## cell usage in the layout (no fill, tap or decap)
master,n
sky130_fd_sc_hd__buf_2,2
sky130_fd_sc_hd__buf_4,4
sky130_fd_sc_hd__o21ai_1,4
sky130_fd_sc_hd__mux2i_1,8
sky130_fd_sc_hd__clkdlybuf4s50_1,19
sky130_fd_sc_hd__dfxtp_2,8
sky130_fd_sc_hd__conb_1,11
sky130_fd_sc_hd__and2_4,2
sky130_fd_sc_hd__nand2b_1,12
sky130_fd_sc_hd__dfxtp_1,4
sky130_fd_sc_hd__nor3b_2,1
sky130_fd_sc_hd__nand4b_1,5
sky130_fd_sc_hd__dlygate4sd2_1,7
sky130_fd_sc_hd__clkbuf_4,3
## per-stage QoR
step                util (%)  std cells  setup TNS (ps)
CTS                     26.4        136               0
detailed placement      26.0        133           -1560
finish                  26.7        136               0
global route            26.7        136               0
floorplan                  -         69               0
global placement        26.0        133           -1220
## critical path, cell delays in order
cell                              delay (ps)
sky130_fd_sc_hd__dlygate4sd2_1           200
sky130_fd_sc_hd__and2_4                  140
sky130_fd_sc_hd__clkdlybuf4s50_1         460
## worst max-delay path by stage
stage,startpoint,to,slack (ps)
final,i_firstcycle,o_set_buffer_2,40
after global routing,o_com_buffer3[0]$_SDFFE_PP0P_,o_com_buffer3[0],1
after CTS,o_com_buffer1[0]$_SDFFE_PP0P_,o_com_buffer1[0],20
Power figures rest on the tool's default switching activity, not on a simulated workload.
## design/flow/design.v

```verilog
module Clock #(parameter CLK_FRQ = 100000000)(
    input clk,
    input rst,
    input start,
    input stop,
    input edit,
    input [5:0] e_minute,
    input [4:0] e_hour,
    output reg [5:0] second,
    output reg [5:0] minute,
    output reg [4:0] hour,
    output idle_mode, 
    output run_mode, 
    output edit_mode
    );
    reg [$clog2(CLK_FRQ)-1 : 0] count;
    reg [1:0] state; 
    parameter idle_state = 2'b00;
    parameter run_state  = 2'b01;
    parameter edit_state = 2'b10;
    parameter stop_state = 2'b11;
    assign idle_mode = (state == idle_state);
    assign run_mode  = (state == run_state);
    assign edit_mode = (state == edit_state);
    always @(posedge clk or posedge rst) begin
        if(rst) begin
            count  <= 0;
            second <= 0;
            minute <= 0;
            hour   <= 0;
            state  <= idle_state;
        end
        else begin
            case(state)
                idle_state: begin
                    count <= 0;
                    if(start) state <= run_state;
                    else if(edit) state <= edit_state;
                end
                run_state: begin
                    if(stop) state <= stop_state;
                    else if(edit) state <= edit_state;
                    else begin
                        if(count == CLK_FRQ - 1) begin
                            count <= 0;
                            if(second == 59) begin
                                second <= 0;
                                if(minute == 59) begin
                                    minute <= 0;
                                    if(hour == 12) hour <= 1;  
                                    else hour <= hour + 1;
                                 end
                                else minute <= minute + 1;
                             end
                            else second <= second + 1;
                         end
                        else count <= count + 1;
                     end
                 end
                edit_state: begin
                    minute <= e_minute;
                    hour   <= e_hour;
                    if(start) state <= run_state;
                    else if(stop) state <= stop_state;
                    else if(!edit) state <= idle_state;  
                end
                stop_state: begin
                    if(start) state <= run_state;
                    else if(rst) state <= idle_state;
                end
                default: state <= idle_state;
            endcase
        end   
    end
endmodule
```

-----

# Action item:
Extract the full listing above without altering anything.

# Solution:
## cell usage in the layout (no fill, tap or decap)
master,n
sky130_fd_sc_hd__buf_2,2
sky130_fd_sc_hd__buf_4,4
sky130_fd_sc_hd__o21ai_1,4
sky130_fd_sc_hd__mux2i_1,8
sky130_fd_sc_hd__clkdlybuf4s50_1,19
sky130_fd_sc_hd__dfxtp_2,8
sky130_fd_sc_hd__conb_1,11
sky130_fd_sc_hd__and2_4,2
sky130_fd_sc_hd__nand2b_1,12
sky130_fd_sc_hd__dfxtp_1,4
sky130_fd_sc_hd__nor3b_2,1
sky130_fd_sc_hd__nand4b_1,5
sky130_fd_sc_hd__dlygate4sd2_1,7
sky130_fd_sc_hd__clkbuf_4,3
## per-stage QoR
step                util (%)  std cells  setup TNS (ps)
CTS                     26.4        136               0
detailed placement      26.0        133           -1560
finish                  26.7        136               0
global route            26.7        136               0
floorplan                  -         69               0
global placement        26.0        133           -1220
## critical path, cell delays in order
cell                              delay (ps)
sky130_fd_sc_hd__dlygate4sd2_1           200
sky130_fd_sc_hd__and2_4                  140
sky130_fd_sc_hd__clkdlybuf4s50_1         460
## worst max-delay path by stage
stage,startpoint,to,slack (ps)
final,i_firstcycle,o_set_buffer_2,40
after global routing,o_com_buffer3[0]$_SDFFE_PP0P_,o_com_buffer3[0],1
after CTS,o_com_buffer1[0]$_SDFFE_PP0P_,o_com_buffer1[0],20
Power figures rest on the tool's default switching activity, not on a simulated workload.
## design/flow/design.v

```verilog
module Clock #(parameter CLK_FRQ = 100000000)(
    input clk,
    input rst,
    input start,
    input stop,
    input edit,
    input [5:0] e_minute,
    input [4:0] e_hour,
    output reg [5:0] second,
    output reg [5:0] minute,
    output reg [4:0] hour,
    output idle_mode, 
    output run_mode, 
    output edit_mode
    );
    reg [$clog2(CLK_FRQ)-1 : 0] count;
    reg [1:0] state; 
    parameter idle_state = 2'b00;
    parameter run_state  = 2'b01;
    parameter edit_state = 2'b10;
    parameter stop_state = 2'b11;
    assign idle_mode = (state == idle_state);
    assign run_mode  = (state == run_state);
    assign edit_mode = (state == edit_state);
    always @(posedge clk or posedge rst) begin
        if(rst) begin
            count  <= 0;
            second <= 0;
            minute <= 0;
            hour   <= 0;
            state  <= idle_state;
        end
        else begin
            case(state)
                idle_state: begin
                    count <= 0;
                    if(start) state <= run_state;
                    else if(edit) state <= edit_state;
                end
                run_state: begin
                    if(stop) state <= stop_state;
                    else if(edit) state <= edit_state;
                    else begin
                        if(count == CLK_FRQ - 1) begin
                            count <= 0;
                            if(second == 59) begin
                                second <= 0;
                                if(minute == 59) begin
                                    minute <= 0;
                                    if(hour == 12) hour <= 1;  
                                    else hour <= hour + 1;
                                 end
                                else minute <= minute + 1;
                             end
                            else second <= second + 1;
                         end
                        else count <= count + 1;
                     end
                 end
                edit_state: begin
                    minute <= e_minute;
                    hour   <= e_hour;
                    if(start) state <= run_state;
                    else if(stop) state <= stop_state;
                    else if(!edit) state <= idle_state;  
                end
                stop_state: begin
                    if(start) state <= run_state;
                    else if(rst) state <= idle_state;
                end
                default: state <= idle_state;
            endcase
        end   
    end
endmodule
```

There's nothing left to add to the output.